Comment 3 Valentin Rothberg 2018-10-30 10:24:56 UTC
@Thorsten, I need some advice on the packaging side. Rootless podman requires user entries in /etc/sub{u,g}id. `adduser(8)` will add entry for each new user but only when those files are present; it won't create those files. The problem on openSUSE is that no package is adding those files, which in turn leads to not having any entries.

Fedora is adding those files via its `setup` package, but I don't see us having something similar. Hence the question: Which package should add empty /etc/sub{u,g}id files? I was thinking about `shadow` but I'd like to have some advice.
Comment 4 Valentin Rothberg 2018-11-13 07:09:07 UTC
Sorry, I missed sharing progress on this bug here on Bugzilla.

Rootless Podman and rootless Buildah will work shortly in Tumbleweed. There were some details to sort out in the packages (e.g., shadow adding `/etc/sub{g,u}id`).

Notice that it will work out-of-box for new installations and also for new users. For existing user, we still need to *manually* add entries to `/etc/sub{g,u}id` as described in `man podman`. We also took this occasion to improve the error message of Podman in the absence of those files.
Comment 5 Aleksa Sarai 2018-11-13 07:15:25 UTC
(In reply to Valentin Rothberg from comment #4)
> Notice that it will work out-of-box for new installations and also for new
> users. For existing user, we still need to *manually* add entries to
> `/etc/sub{g,u}id` as described in `man podman`. We also took this occasion
> to improve the error message of Podman in the absence of those files.

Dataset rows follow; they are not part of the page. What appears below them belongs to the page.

$ cat src/rtl/hazard_ctrl_pkg.sv
// Shared types and encodings for the pipeline hazard controller.
package hazard_ctrl_pkg;

  typedef enum logic [1:0] {
    IDLE     = 2'd0,
    MUL_WAIT = 2'd1,
    MUL_LAST = 2'd2
  } state_e;

  localparam logic [3:0] ALUOP_MUL = 4'b1111;
  localparam logic [3:0] REG_ZERO  = 4'd0;

  localparam logic [1:0] FWD_RF  = 2'b00;
  localparam logic [1:0] FWD_MEM = 2'b10;
  localparam logic [1:0] FWD_WB  = 2'b01;

  function automatic logic [15:0] sat_inc(input logic [15:0] v);
    return (v == 16'hFFFF) ? v : v + 16'd1;
  endfunction

endpackage

$ cat src/rtl/hazard_ctrl_fwd_unit.sv
// Operand forwarding select for one EX source register; MEM wins over WB.
module fwd_unit
  import hazard_ctrl_pkg::*;
(
  input  logic [3:0] src_i,
  input  logic [3:0] mem_dst_i,
  input  logic       mem_regwrite_i,
  input  logic [3:0] wb_dst_i,
  input  logic       wb_regwrite_i,
  output logic [1:0] sel_o
);

  always_comb begin
    sel_o = FWD_RF;
    if (mem_regwrite_i && (mem_dst_i != REG_ZERO) && (mem_dst_i == src_i)) begin
      sel_o = FWD_MEM;
    end else if (wb_regwrite_i && (wb_dst_i != REG_ZERO) && (wb_dst_i == src_i)) begin
      sel_o = FWD_WB;
    end
  end

endmodule

$ cat src/rtl/hazard_ctrl.sv
// Pipeline hazard controller: forwarding, load-use stall, redirect flush,
// multi-cycle multiply stall FSM and saturating event counters.
module hazard_ctrl
  import hazard_ctrl_pkg::*;
#(
  parameter int unsigned MUL_LAT = 3
) (
  input  logic        clk,
  input  logic        rst_n,
  input  logic [3:0]  id_rs,
  input  logic [3:0]  id_rt,
  input  logic        id_uses_rt,
  input  logic        ex_valid,
  input  logic [3:0]  ex_rs,
  input  logic [3:0]  ex_rt,
  input  logic [3:0]  ex_dst,
  input  logic        ex_memread,
  input  logic        ex_regwrite,
  input  logic [3:0]  ex_aluop,
  input  logic        ex_jump,
  input  logic        ex_branch,
  input  logic        ex_zero,
  input  logic [19:0] ex_jadr,
  input  logic [11:0] ex_badr,
  input  logic [3:0]  mem_dst,
  input  logic [3:0]  wb_dst,
  input  logic        mem_regwrite,
  input  logic        wb_regwrite,
  output logic        stall_if,
  output logic        stall_id,
  output logic        hold_ex,
  output logic        bubble_ex,
  output logic        bubble_mem,
  output logic        flush_if_id,
  output logic        redirect_valid,
  output logic [15:0] redirect_pc,
  output logic [1:0]  fwd_a,
  output logic [1:0]  fwd_b,
  output logic [15:0] stall_cnt,
  output logic [15:0] flush_cnt,
  output logic        mul_busy
);

  state_e      state_q, state_d;
  logic [3:0]  cnt_q, cnt_d;
  logic [15:0] stall_cnt_q, flush_cnt_q;

  logic        redirect_hit, mul_hit, lu_hit;
  logic        mul_stall, do_lu, do_redir;
  logic [1:0]  fwd_a_raw, fwd_b_raw;

  // ex_regwrite and the upper jump-target bits carry no hazard information.
  logic        unused_ok;
  assign unused_ok = ^{ex_regwrite, ex_jadr[19:16]};

  assign redirect_hit = ex_valid && (ex_jump || (ex_branch && ex_zero));
  assign mul_hit      = ex_valid && (ex_aluop == ALUOP_MUL);
  assign lu_hit       = ex_valid && ex_memread && (ex_dst != REG_ZERO) &&
                        ((ex_dst == id_rs) || (id_uses_rt && (ex_dst == id_rt)));

  fwd_unit u_fwd_a (
    .src_i          (ex_rs),
    .mem_dst_i      (mem_dst),
    .mem_regwrite_i (mem_regwrite),
    .wb_dst_i       (wb_dst),
    .wb_regwrite_i  (wb_regwrite),
    .sel_o          (fwd_a_raw)
  );

  fwd_unit u_fwd_b (
    .src_i          (ex_rt),
    .mem_dst_i      (mem_dst),
    .mem_regwrite_i (mem_regwrite),
    .wb_dst_i       (wb_dst),
    .wb_regwrite_i  (wb_regwrite),
    .sel_o          (fwd_b_raw)
  );

  // All decisions are gated by rst_n so combinational outputs read zero
  // for the whole duration of reset, not just after the next edge.
  always_comb begin
    state_d   = state_q;
    cnt_d     = cnt_q;
    mul_stall = 1'b0;
    do_lu     = 1'b0;
    do_redir  = 1'b0;
    if (rst_n) begin
      case (state_q)
        IDLE: begin
          if (redirect_hit) begin
            do_redir = 1'b1;
          end else if (mul_hit) begin
            mul_stall = 1'b1;
            if (MUL_LAT == 2) begin
              state_d = MUL_LAST;
            end else begin
              state_d = MUL_WAIT;
              cnt_d   = 4'(MUL_LAT - 2);
            end
          end else if (lu_hit) begin
            do_lu = 1'b1;
          end
        end
        MUL_WAIT: begin
          mul_stall = 1'b1;
          cnt_d     = cnt_q - 4'd1;
          if (cnt_q == 4'd1) begin
            state_d = MUL_LAST;
          end
        end
        MUL_LAST: begin
          if (redirect_hit) begin
            do_redir = 1'b1;
          end else if (lu_hit) begin
            do_lu = 1'b1;
          end
          state_d = IDLE;
        end
        default: state_d = IDLE;
      endcase
    end
  end

  always_ff @(posedge clk or negedge rst_n) begin
    if (!rst_n) begin
      state_q     <= IDLE;
      cnt_q       <= '0;
      stall_cnt_q <= '0;
      flush_cnt_q <= '0;
    end else begin
      state_q <= state_d;
      cnt_q   <= cnt_d;
      if (stall_if) begin
        stall_cnt_q <= sat_inc(stall_cnt_q);
      end
      if (redirect_valid) begin
        flush_cnt_q <= sat_inc(flush_cnt_q);
      end
    end
  end

  assign stall_if       = mul_stall | do_lu;
  assign stall_id       = mul_stall | do_lu;
  assign hold_ex        = mul_stall;
  assign bubble_mem     = mul_stall;
  assign bubble_ex      = do_lu | do_redir;
  assign flush_if_id    = do_redir;
  assign redirect_valid = do_redir;
  assign redirect_pc    = !do_redir ? '0 :
                          ex_jump   ? ex_jadr[15:0] : {4'b0000, ex_badr};
  assign fwd_a          = rst_n ? fwd_a_raw : FWD_RF;
  assign fwd_b          = rst_n ? fwd_b_raw : FWD_RF;
  assign mul_busy       = rst_n && (state_q == MUL_WAIT);
  assign stall_cnt      = stall_cnt_q;
  assign flush_cnt      = flush_cnt_q;

endmodule

$ cat config.mk
export PLATFORM = sky130hd
export DESIGN_NAME = hazard_ctrl
export DESIGN_NICKNAME = d
export VERILOG_FILES = /design/src/rtl/hazard_ctrl_pkg.sv /design/src/rtl/hazard_ctrl_fwd_unit.sv /design/src/rtl/hazard_ctrl.sv
export SDC_FILE = /design/constraint.sdc
export NUM_CORES = 1
export LEC_CHECK = 0
export CORE_MARGIN = 10
export CORE_UTILIZATION = 44
export CTS_BUF_LIST = sky130_fd_sc_hd__clkbuf_2
export DETAILED_ROUTE_END_ITERATION = 7
export GPL_TIMING_DRIVEN = 0
export HOLD_SLACK_MARGIN = 0.12
export PLACE_DENSITY = 0.89
export SETUP_SLACK_MARGIN = 0.1
export SLEW_MARGIN = 40
export SYNTH_ARGS = -nofsm -noshare
export SYNTH_HDL_FRONTEND = slang
export SYNTH_SLANG_ARGS = --single-unit
$ cat constraint.sdc
create_clock -name clk -period 4.15 [get_ports clk]
set_input_delay 0.83 -clock clk [delete_from_list [all_inputs] [get_ports clk]]
set_output_delay 0.83 -clock clk [all_outputs]
set_load 0.05 [all_outputs]
==> results of run 1 <==
[timing repair]
item,4_1_cts,5_1_grt
endpoints found under the setup margin,1,14
resized for setup,1,12
pin swaps,0,0
[logic make-up (layout without fill, tap and decap cells)]
logic type,Yosys count,after routing
buffers and inverters,19,155
AND/OR/NAND/NOR,118,118
AO/OA/AOI/OAI,17,17
flip-flops,38,38
adder cells (fa/ha/maj),4,4
XOR/XNOR,53,53
multiplexers,15,15
[through the flow]
stage | hold WS, ns | instance area [sq um] | setup slack, ns
2_1_floorplan | 0.478 | 2540 | 0.687
3_3_place_gp | 0.483 | 3920 | -1.46
3_5_place_dp | 0.497 | 3910 | -0.00702
4_1_cts | 0.395 | 3950 | 0.106
5_1_grt | 0.310 | 3990 | 0.0343
6_report | 0.323 | 3990 | 0.185
[layer usage]
layer | GRT usage (%) | wire length [um] | vias up
li1 | - | - | 1187
met3 | 5.91 | 664 | 12
met2 | 30.0 | 4100 | 89
met4 | 4.91 | 119 | 0
met1 | 18.0 | 2920 | 1147
met5 | 0 | 0 | -
[flip-flops by register name, indices dropped and copies added, names as in the netlist]
signal / flops
cnt_q: 4
stall_cnt: 16
state_q: 2
flush_cnt: 16
[power by group through the flow]
stage	sequential, mW	combinational (mW)	clock (mW)
2_1_floorplan	0.615	0.212	0
3_3_place_gp	0.496	0.545	0
3_5_place_dp	0.500	0.563	0
4_1_cts	0.493	0.564	0.168
5_1_grt	0.503	0.600	0.180
6_report	0.494	0.559	0.160
[synthesized netlist by cell type, types with 2 or more instances]
library cell | n | area [sq um]
a21oi_1 | 3 | 15.0
and3_1 | 6 | 37.5
buf_4 | 4 | 30.0
dfrtp_1 | 38 | 951
ha_1 | 4 | 50.1
inv_1 | 10 | 37.5
mux2_2 | 2 | 22.5
mux2i_1 | 12 | 120
nand2_1 | 19 | 71.3
nand3_1 | 11 | 55.1
nand4_1 | 16 | 100
nand4b_1 | 2 | 17.5
nor2_1 | 39 | 146
nor3_1 | 6 | 30.0
nor4_2 | 2 | 25.0
nor4b_2 | 2 | 30.0
o21ai_0 | 2 | 10.0
o41ai_1 | 2 | 17.5
xnor2_1 | 32 | 280
xor2_1 | 21 | 184
[worst min-delay path by stage]
stage | to | slack, ns | cells past startpoint
final | flush_cnt[0] | 0.32 | 1
after global routing | flush_cnt[0] | 0.31 | 1
after CTS | stall_cnt[13] | 0.39 | 1
after detailed placement | stall_cnt[6] | 0.50 | 1
after global placement | stall_cnt[6] | 0.48 | 1
after floorplan | state_q[0] | 0.48 | 1
[area by class of cell]
cell class              count  area share [%]
plain buffers               9            1.48
clock buffers               6           0.753
multi-input cells         207            37.7
flip-flops and latches     38            23.9
well taps                  72            2.26
inverters                  10           0.942
clock inverters             2           0.220
repair buffers            128            32.8
==> metrics, run 1 <==
CTS buffer count=5; clock group share of total power=around an eighth; GR Util All Layers=between 10% and 20%; kind of critical path=input pin to output port; Synth Area in Adders=about 2%; setup repair after global routing missed its margin=true; Net Sw Frac=42.2%; wire per inst=16.5 um; final hold vios=0; first-pass GRT wire length=approximately 12000 um; Critical Path Fanout Max=10; fin nets=about 480; post-synthesis mux area share=~6.1%; Final HPWL DP=roughly 6500 um; DRT antenna net count=0; synth unique cells=51; post-synthesis sequential area ratio=around 37%; Pins Over Slew Limit=0; Layout Area Growth over Synthesis=56.7%; Synth Area in Compound Gates=6.89%; core area=between 5000 and 6000 sq um; Tmin final=3.97 ns; antenna violations before repair=0; pin count of the biggest net entering global routing=between 40 and 50; Crit path max-delay family=buffers and inverters; IO Count=135; status=complete, no violations; CTS H-tree lvls=2; commonest non-fill, non-tap cell in the layout=clkdlybuf4s50_1; Worst Setup SP=ex_valid; Fill cells=between 400 and 500; Hold Crit Class=input pin to asynchronous set/reset pin; Slew HR=around 63%; simple-gate share of the synthesized area=around a quarter; Initial Util=45.6%; cells on worst reg2reg path=8; drt pass-1 iters=4; Core Util, Final=between 70% and 80%; flop-to-flop setup slack=roughly 2.2 ns; main combinational cell family by area after synthesis=simple AND/OR/NAND/NOR gates; Setup violations, final=0; Diodes inserted=0; PD cells=304 nW/um^2; # Post-CTS Setup Buffers=0; VDD IR-drop max=between 0.4 and 0.5 mV; Arr. time, crit path=approximately 3.1 ns; chip width=96.0 um; Synth Instances=between 200 and 300; worst path required time=approximately 3.3 ns; area of the multi-input gates=1500 sq um; synthesized area per cell=between 9 and 10 sq um; worst slew pin tran=~0.56 ns; share of cells above drive strength 1=9.00%; FP Rows=27; most frequent cells in the layout=clkdlybuf4s50_1, nor2_1, dfrtp_1, xnor2_1, xor2_1; slowest stage cell on the critical path=clkdlybuf4s50_1; CTS root buffer=clkbuf_2; synthesized cell area=~2500 sq um; Static Leak=~1.9 nW; Port Buf Inserts=approximately 130; Final GP Congestion=0.813; FF-to-FF End=stall_cnt[3]; FF+latch count, synth=38; Setup crit end kind=output port; Clock Skew=between 0.02 and 0.025 ns; Fmax achieved=252 MHz; critical path depth=7; Placed Cells incl. Taps=roughly 460; fin crit share=95.5%; critical-path cell list=clkdlybuf4s50_1 > and3b_1 > nand2b_1 > clkbuf_2 > clkbuf_1 > nor2_1 > clkdlybuf4s50_1; worst setup path end=redirect_pc[5]; Synth Flop Type=dfrtp_1; Synth Net Count=~340; Overflow after GRT=0; register area=951 sq um; Final Non-Filler Cells=about 470; Ys Warns=0; drt via density=approximately 5.2; TritonCTS clock tree=built; Startpoint Class=input pin; P_int=about 700 uW; Fin Setup TNS=0 ns; worst r2r src=stall_cnt[0]; Worst-path clk slew=around 0.19 ns; EDFF count, synth=0; Post-route DRC=0; CTS Hold Bufs=0; number of global-route vias before repair=between 2000 and 3000; switching power=about 510 uW; Vias=roughly 2400; register share of total power=between 40% and 50%; xor/xnor cell area share of the yosys netlist=a little under a fifth; Chip Height=96.0 um; Iteration-0 DRC Markers=91; WP buf/inv=4; routed wire length=around 8000 um; Max-Cap Viols=0; clk sink count=38; Clock Latency Late Sink=roughly 0.38 ns; Critical Path Most Common Cell=clkdlybuf4s50_1; CP peak stage delay=0.83 ns; Comb power frac=around 46%; ys async rst share=100%; Longest Clk Path Bufs=2; Die ar.=around 9200 sq um; Final Power=1.21 mW
No activity file was read; power rests on OpenSTA's default activity.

I just noticed that the man page actually gives you worrying advice (setting the mapping range to start at 10k) -- is this man page from upstream? It should say something more like starting the mapping at 100k or 1m because otherwise you are going to clash with the 64k range that Linux distributions assume they own.
Comment 6 Valentin Rothberg 2018-11-13 07:29:38 UTC
(In reply to Aleksa Sarai from comment #5)
> (In reply to Valentin Rothberg from comment #4)
> > Notice that it will work out-of-box for new installations and also for new
> > users. For existing user, we still need to *manually* add entries to
> > `/etc/sub{g,u}id` as described in `man podman`. We also took this occasion
> > to improve the error message of Podman in the absence of those files.
> 
> I just noticed that the man page actually gives you worrying advice (setting
> the mapping range to start at 10k) -- is this man page from upstream? It
> should say something more like starting the mapping at 100k or 1m because
> otherwise you are going to clash with the 64k range that Linux distributions
> assume they own.

Yes, that's the upstream manpage. The range corresponds to what useradd and usermod would add for the first user but if you have concerns, feel free to open an issue upstream.
Comment 7 Ralf Haferkamp 2020-08-27 10:20:45 UTC
I think this can be close. rootless is working fine on tumbleweed since a while.